**The problem:** Write out again, exactly, the lines below starting at the one with "reg [2:0] pins;" and ending at the one with "## re-timing with driven ports".

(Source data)
===============

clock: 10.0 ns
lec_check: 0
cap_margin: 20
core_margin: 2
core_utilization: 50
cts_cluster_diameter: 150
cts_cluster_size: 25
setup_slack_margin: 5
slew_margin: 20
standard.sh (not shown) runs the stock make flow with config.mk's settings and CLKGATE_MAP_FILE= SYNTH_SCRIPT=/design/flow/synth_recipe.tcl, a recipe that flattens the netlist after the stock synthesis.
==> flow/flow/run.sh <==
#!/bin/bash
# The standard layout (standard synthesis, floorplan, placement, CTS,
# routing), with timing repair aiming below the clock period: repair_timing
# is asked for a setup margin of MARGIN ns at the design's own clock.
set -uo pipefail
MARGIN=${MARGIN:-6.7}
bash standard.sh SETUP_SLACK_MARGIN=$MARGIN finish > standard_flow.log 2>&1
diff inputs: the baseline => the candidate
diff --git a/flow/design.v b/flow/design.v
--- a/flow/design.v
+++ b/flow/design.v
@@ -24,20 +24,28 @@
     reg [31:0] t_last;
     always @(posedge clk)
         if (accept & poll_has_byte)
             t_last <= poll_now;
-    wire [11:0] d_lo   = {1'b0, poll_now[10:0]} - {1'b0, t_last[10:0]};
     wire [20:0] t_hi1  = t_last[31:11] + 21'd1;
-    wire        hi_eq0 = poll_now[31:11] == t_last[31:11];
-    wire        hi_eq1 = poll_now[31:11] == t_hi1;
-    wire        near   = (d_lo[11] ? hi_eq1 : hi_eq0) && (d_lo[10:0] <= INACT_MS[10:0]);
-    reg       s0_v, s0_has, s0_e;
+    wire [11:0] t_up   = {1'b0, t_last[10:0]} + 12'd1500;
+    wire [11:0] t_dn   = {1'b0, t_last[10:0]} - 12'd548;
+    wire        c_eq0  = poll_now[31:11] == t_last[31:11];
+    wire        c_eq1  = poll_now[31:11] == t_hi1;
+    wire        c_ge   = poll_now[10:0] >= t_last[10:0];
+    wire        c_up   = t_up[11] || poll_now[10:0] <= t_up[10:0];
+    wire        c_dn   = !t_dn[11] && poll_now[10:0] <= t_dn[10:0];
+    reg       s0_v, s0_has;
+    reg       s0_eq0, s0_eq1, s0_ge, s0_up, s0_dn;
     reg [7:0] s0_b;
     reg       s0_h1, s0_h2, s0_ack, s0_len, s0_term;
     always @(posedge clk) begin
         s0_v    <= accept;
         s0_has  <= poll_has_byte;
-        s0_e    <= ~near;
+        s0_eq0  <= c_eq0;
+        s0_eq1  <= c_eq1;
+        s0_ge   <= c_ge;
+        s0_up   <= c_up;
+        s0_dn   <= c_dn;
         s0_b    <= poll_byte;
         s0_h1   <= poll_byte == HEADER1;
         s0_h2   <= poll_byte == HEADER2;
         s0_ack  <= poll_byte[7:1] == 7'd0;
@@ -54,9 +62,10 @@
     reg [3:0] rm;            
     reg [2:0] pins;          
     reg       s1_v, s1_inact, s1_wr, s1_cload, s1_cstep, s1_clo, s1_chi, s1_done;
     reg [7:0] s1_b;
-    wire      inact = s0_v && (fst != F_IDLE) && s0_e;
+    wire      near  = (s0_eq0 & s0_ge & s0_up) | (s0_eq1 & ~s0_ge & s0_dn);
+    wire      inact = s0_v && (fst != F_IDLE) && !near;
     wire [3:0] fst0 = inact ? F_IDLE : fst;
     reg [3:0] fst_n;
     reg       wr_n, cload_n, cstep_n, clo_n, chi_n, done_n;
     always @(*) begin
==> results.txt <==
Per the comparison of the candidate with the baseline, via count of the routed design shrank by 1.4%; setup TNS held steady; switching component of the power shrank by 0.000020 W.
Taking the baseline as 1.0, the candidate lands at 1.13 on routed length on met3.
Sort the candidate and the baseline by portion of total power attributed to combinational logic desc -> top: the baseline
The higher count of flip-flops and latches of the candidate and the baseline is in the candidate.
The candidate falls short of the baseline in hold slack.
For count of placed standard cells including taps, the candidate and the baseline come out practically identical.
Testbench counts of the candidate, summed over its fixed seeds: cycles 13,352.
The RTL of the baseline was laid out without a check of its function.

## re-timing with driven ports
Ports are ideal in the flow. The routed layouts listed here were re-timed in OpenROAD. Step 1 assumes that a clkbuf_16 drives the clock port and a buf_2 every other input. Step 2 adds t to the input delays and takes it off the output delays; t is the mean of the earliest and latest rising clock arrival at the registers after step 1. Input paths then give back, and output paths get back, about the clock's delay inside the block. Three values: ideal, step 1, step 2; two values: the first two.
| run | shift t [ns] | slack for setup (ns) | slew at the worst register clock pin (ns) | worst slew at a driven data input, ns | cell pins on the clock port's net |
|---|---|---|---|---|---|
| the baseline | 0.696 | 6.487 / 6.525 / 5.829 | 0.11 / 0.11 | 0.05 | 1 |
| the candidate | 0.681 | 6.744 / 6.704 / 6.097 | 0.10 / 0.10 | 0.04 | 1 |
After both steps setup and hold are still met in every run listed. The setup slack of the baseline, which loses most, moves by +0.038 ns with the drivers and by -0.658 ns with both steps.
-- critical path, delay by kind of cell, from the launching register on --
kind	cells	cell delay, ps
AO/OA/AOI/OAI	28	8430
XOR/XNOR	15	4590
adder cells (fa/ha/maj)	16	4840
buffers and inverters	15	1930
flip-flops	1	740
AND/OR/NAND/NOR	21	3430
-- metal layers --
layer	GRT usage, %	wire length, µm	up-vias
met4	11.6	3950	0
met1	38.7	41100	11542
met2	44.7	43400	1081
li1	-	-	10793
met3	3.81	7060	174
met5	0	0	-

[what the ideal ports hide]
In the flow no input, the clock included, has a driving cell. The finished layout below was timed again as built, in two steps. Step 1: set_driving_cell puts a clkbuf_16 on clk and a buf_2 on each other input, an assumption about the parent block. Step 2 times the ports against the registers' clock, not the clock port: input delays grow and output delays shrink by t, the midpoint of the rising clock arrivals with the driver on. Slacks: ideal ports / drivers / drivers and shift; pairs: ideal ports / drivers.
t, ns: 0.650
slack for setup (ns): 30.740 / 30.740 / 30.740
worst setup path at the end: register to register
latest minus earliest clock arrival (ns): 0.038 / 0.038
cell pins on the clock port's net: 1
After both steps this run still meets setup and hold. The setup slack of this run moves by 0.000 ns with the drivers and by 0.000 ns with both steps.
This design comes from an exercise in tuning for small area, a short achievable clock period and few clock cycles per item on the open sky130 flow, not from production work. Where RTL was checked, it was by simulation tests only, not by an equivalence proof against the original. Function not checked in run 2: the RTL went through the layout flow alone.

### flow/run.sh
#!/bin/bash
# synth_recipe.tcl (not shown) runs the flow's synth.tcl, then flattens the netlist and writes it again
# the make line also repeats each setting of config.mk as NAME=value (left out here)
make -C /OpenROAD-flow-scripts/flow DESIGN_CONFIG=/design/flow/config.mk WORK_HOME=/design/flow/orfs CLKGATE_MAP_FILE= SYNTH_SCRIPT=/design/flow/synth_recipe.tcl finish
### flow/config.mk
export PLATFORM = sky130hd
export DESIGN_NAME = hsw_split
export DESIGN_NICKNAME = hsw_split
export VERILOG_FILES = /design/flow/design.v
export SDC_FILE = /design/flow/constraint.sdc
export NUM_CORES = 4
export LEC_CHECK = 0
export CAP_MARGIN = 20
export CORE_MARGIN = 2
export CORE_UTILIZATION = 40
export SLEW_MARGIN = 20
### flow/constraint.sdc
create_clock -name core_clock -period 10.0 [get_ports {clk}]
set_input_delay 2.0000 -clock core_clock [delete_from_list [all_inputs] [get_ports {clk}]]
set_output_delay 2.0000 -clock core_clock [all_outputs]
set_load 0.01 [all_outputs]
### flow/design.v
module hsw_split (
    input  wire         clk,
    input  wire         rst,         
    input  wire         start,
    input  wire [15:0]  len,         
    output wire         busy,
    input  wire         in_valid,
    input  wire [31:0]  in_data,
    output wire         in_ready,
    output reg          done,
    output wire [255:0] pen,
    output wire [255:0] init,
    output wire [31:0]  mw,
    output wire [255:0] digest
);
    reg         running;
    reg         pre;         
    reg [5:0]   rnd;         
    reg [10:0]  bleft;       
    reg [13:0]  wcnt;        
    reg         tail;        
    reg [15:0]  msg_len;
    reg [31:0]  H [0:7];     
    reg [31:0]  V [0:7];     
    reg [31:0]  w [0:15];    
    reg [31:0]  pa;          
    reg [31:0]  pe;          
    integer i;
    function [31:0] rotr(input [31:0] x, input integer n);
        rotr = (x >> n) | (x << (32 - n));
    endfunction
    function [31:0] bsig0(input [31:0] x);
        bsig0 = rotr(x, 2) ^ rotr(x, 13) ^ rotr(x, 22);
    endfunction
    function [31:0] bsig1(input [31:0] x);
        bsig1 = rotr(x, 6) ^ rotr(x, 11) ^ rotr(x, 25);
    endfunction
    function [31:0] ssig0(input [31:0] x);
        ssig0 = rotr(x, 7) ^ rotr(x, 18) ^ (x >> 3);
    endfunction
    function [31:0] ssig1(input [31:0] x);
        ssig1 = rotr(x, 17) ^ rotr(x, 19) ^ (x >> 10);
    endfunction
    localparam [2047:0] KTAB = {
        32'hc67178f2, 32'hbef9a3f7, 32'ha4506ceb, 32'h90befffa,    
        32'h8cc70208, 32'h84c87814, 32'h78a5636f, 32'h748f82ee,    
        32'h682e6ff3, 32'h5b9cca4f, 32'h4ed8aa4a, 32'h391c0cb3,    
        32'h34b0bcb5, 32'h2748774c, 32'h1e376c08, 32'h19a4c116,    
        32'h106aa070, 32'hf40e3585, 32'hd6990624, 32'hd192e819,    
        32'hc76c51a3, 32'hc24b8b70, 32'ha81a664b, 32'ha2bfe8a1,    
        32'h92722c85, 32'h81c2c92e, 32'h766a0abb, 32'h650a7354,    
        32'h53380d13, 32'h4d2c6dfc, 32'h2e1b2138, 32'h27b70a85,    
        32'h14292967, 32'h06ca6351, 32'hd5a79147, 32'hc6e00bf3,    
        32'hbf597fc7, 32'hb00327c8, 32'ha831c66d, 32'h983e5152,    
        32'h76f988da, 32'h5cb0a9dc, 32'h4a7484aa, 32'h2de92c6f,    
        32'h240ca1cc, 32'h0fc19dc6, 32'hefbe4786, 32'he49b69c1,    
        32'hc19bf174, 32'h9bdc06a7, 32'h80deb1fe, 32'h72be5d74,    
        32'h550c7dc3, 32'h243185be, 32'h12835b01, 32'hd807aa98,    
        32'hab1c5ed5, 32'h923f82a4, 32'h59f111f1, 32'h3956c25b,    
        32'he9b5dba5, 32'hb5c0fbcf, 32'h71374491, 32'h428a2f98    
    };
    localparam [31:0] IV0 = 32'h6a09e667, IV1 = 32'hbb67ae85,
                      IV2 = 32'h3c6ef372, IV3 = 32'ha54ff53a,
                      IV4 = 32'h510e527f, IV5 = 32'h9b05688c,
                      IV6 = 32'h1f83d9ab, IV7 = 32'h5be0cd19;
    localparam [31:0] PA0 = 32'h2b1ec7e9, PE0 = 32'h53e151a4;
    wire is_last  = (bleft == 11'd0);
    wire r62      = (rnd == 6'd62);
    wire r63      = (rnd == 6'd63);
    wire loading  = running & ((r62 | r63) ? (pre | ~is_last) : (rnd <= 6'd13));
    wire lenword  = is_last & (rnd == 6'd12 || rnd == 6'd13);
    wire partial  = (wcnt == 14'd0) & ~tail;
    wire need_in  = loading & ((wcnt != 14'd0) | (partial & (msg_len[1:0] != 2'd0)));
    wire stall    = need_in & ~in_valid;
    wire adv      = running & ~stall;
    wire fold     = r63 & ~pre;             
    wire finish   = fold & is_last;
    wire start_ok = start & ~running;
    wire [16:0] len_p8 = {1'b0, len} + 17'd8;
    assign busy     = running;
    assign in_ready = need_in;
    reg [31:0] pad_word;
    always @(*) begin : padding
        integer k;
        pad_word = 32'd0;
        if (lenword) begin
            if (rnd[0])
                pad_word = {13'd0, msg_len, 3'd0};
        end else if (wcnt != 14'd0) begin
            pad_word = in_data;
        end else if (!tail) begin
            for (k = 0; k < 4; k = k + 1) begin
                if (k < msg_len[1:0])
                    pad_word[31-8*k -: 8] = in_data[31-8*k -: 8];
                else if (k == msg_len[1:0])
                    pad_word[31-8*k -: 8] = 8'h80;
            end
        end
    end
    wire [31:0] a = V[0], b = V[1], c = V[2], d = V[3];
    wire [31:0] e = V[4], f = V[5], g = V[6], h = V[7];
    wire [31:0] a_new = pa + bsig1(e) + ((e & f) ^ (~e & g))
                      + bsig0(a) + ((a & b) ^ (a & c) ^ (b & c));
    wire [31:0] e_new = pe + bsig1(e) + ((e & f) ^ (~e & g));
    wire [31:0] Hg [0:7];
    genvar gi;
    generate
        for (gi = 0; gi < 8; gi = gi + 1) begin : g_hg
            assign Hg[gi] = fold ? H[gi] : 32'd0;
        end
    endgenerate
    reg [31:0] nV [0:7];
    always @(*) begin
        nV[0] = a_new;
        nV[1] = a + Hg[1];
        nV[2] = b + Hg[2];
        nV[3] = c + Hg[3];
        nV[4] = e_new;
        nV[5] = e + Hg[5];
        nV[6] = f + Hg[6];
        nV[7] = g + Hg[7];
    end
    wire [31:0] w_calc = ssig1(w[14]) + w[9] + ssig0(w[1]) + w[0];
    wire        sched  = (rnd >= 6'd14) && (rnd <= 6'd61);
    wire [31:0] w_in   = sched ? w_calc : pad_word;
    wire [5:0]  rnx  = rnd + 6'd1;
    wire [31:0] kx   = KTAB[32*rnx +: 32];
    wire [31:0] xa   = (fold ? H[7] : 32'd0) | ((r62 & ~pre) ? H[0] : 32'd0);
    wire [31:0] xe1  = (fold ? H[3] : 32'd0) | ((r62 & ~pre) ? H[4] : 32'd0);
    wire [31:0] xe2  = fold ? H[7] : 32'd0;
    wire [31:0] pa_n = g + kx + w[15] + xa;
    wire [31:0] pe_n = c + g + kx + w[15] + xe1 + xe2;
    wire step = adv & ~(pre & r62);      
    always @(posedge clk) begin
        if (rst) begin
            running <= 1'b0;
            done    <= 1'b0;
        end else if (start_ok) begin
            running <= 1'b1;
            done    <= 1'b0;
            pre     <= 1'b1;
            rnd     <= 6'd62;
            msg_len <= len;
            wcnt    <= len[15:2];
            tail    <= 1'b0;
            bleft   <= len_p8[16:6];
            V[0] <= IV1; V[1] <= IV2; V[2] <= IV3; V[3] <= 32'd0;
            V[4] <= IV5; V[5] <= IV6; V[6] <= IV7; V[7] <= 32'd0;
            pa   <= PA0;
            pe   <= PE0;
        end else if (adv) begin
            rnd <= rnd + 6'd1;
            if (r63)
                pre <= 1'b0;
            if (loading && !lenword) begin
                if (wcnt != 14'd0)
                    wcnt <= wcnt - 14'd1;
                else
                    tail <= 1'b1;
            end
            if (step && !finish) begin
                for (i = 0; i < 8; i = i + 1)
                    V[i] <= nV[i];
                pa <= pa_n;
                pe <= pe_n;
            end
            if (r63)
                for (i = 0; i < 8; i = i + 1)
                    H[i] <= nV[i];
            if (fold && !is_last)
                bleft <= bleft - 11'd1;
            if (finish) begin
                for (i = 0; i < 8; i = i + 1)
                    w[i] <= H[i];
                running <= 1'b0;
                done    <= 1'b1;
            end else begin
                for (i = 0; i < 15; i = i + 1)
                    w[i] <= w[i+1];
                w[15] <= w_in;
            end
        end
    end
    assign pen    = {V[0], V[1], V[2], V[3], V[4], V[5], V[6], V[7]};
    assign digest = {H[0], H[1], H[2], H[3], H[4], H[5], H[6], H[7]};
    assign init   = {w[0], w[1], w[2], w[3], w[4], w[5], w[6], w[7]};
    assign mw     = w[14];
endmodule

===============

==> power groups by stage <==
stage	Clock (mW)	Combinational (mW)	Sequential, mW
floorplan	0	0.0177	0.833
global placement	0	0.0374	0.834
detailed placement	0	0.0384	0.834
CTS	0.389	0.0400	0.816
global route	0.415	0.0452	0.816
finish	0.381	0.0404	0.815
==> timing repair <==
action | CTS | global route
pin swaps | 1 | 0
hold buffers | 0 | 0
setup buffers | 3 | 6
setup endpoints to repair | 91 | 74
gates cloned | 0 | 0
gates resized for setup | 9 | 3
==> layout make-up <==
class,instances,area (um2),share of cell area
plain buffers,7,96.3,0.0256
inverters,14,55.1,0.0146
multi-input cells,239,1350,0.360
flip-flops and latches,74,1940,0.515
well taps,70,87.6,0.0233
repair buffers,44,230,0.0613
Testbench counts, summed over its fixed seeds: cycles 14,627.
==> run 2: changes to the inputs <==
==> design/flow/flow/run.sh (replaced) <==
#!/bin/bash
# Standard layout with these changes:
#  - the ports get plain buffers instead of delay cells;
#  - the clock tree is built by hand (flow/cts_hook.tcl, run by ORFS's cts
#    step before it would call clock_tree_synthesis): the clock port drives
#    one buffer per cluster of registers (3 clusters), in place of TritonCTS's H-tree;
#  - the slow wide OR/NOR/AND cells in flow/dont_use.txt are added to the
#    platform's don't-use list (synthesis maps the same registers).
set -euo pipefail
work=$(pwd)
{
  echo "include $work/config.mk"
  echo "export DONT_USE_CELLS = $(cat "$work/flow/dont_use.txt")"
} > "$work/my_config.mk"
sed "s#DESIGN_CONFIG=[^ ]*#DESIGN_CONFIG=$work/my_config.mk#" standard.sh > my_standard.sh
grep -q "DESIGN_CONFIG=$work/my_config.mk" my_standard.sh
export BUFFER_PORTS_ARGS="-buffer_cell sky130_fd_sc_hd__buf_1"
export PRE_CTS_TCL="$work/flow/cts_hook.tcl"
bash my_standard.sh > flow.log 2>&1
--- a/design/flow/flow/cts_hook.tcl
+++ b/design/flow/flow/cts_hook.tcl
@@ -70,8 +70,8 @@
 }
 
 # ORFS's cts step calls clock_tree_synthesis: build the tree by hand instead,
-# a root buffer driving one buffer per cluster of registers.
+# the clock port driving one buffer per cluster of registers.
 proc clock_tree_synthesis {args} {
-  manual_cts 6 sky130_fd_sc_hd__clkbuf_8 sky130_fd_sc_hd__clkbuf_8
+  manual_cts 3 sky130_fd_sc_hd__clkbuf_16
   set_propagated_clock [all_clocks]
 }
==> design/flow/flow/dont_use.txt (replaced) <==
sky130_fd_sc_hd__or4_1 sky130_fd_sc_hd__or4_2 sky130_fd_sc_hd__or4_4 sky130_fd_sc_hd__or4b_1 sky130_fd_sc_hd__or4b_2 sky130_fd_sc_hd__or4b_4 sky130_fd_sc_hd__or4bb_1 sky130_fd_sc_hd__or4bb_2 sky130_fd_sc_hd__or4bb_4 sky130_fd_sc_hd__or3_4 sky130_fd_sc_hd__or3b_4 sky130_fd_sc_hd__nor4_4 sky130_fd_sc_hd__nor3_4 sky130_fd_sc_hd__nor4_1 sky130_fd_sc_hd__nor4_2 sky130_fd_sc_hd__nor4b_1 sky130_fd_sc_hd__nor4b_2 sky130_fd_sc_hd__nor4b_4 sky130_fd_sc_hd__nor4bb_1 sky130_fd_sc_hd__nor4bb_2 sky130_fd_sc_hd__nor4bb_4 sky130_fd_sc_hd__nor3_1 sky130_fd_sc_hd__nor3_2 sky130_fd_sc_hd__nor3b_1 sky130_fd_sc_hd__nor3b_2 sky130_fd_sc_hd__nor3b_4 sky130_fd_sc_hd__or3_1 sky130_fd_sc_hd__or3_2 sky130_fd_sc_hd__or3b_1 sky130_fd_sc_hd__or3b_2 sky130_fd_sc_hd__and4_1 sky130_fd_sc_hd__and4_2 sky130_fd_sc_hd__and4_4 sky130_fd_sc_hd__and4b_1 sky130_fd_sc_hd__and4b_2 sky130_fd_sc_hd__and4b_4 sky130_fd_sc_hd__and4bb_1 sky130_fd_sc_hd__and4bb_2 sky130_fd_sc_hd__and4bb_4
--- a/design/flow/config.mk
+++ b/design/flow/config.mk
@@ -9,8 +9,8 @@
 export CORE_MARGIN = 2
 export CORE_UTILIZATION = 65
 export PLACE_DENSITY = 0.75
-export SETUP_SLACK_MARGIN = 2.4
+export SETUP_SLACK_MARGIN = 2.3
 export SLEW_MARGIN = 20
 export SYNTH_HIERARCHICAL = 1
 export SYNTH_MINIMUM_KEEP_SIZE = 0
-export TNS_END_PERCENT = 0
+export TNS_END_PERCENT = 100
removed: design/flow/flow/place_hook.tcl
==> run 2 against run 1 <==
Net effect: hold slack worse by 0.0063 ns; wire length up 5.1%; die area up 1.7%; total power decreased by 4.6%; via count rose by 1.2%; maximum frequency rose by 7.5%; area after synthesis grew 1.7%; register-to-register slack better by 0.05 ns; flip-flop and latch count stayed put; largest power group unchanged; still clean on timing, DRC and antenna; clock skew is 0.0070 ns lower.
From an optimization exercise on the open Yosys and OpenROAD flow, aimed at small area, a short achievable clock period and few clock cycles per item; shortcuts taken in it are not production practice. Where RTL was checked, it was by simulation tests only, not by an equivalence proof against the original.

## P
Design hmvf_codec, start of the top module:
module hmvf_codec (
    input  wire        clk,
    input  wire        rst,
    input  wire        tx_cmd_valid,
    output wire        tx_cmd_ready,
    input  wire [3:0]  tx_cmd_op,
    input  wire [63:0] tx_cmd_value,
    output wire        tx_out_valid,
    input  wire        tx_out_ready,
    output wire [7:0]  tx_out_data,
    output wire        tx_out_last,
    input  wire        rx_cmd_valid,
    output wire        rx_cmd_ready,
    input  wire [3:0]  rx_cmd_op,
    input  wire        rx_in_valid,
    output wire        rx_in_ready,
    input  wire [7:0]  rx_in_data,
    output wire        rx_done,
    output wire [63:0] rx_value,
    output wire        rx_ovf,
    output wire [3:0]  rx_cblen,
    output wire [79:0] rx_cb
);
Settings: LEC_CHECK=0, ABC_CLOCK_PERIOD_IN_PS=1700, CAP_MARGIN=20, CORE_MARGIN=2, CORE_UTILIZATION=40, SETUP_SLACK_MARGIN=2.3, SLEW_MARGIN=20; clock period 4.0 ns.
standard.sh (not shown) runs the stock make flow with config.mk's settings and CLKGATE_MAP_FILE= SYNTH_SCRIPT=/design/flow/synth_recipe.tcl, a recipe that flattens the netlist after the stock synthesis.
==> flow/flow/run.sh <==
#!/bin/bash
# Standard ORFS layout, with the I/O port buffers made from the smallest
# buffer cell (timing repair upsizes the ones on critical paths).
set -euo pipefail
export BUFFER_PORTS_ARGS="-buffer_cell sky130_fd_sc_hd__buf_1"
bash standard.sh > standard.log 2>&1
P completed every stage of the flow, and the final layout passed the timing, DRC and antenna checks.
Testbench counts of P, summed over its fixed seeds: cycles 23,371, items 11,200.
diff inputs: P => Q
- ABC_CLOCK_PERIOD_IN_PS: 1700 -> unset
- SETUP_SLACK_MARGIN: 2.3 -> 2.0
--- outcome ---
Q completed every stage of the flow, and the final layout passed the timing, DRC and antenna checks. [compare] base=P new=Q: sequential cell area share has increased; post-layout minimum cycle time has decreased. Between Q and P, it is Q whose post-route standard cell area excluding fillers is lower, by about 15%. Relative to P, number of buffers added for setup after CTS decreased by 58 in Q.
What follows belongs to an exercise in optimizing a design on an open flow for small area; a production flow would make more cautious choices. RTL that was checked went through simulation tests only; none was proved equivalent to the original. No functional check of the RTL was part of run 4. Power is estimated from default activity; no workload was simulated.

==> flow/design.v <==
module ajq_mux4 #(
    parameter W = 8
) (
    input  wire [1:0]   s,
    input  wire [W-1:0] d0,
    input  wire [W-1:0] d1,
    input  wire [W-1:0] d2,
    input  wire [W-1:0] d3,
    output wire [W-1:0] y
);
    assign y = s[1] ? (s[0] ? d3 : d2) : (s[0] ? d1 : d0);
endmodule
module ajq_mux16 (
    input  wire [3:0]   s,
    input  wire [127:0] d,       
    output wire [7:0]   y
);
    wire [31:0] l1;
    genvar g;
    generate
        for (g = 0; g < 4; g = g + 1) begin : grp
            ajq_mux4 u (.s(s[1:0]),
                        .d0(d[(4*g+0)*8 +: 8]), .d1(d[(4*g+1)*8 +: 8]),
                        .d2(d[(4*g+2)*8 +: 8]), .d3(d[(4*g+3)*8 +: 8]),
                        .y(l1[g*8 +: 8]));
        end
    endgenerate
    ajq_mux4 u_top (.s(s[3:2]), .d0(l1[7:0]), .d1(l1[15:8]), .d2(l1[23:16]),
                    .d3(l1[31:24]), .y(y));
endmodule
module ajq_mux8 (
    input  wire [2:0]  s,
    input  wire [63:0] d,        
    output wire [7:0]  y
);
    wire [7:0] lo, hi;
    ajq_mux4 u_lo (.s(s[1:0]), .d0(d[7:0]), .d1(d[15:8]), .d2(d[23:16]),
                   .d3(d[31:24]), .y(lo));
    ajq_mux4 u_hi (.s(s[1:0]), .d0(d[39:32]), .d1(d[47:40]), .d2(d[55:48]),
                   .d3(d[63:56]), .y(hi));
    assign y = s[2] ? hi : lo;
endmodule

===============

**Task output:**
     reg [2:0] pins;          
     reg       s1_v, s1_inact, s1_wr, s1_cload, s1_cstep, s1_clo, s1_chi, s1_done;
     reg [7:0] s1_b;
-    wire      inact = s0_v && (fst != F_IDLE) && s0_e;
+    wire      near  = (s0_eq0 & s0_ge & s0_up) | (s0_eq1 & ~s0_ge & s0_dn);
+    wire      inact = s0_v && (fst != F_IDLE) && !near;
     wire [3:0] fst0 = inact ? F_IDLE : fst;
     reg [3:0] fst_n;
     reg       wr_n, cload_n, cstep_n, clo_n, chi_n, done_n;
     always @(*) begin
==> results.txt <==
Per the comparison of the candidate with the baseline, via count of the routed design shrank by 1.4%; setup TNS held steady; switching component of the power shrank by 0.000020 W.
Taking the baseline as 1.0, the candidate lands at 1.13 on routed length on met3.
Sort the candidate and the baseline by portion of total power attributed to combinational logic desc -> top: the baseline
The higher count of flip-flops and latches of the candidate and the baseline is in the candidate.
The candidate falls short of the baseline in hold slack.
For count of placed standard cells including taps, the candidate and the baseline come out practically identical.
Testbench counts of the candidate, summed over its fixed seeds: cycles 13,352.
The RTL of the baseline was laid out without a check of its function.

## re-timing with driven ports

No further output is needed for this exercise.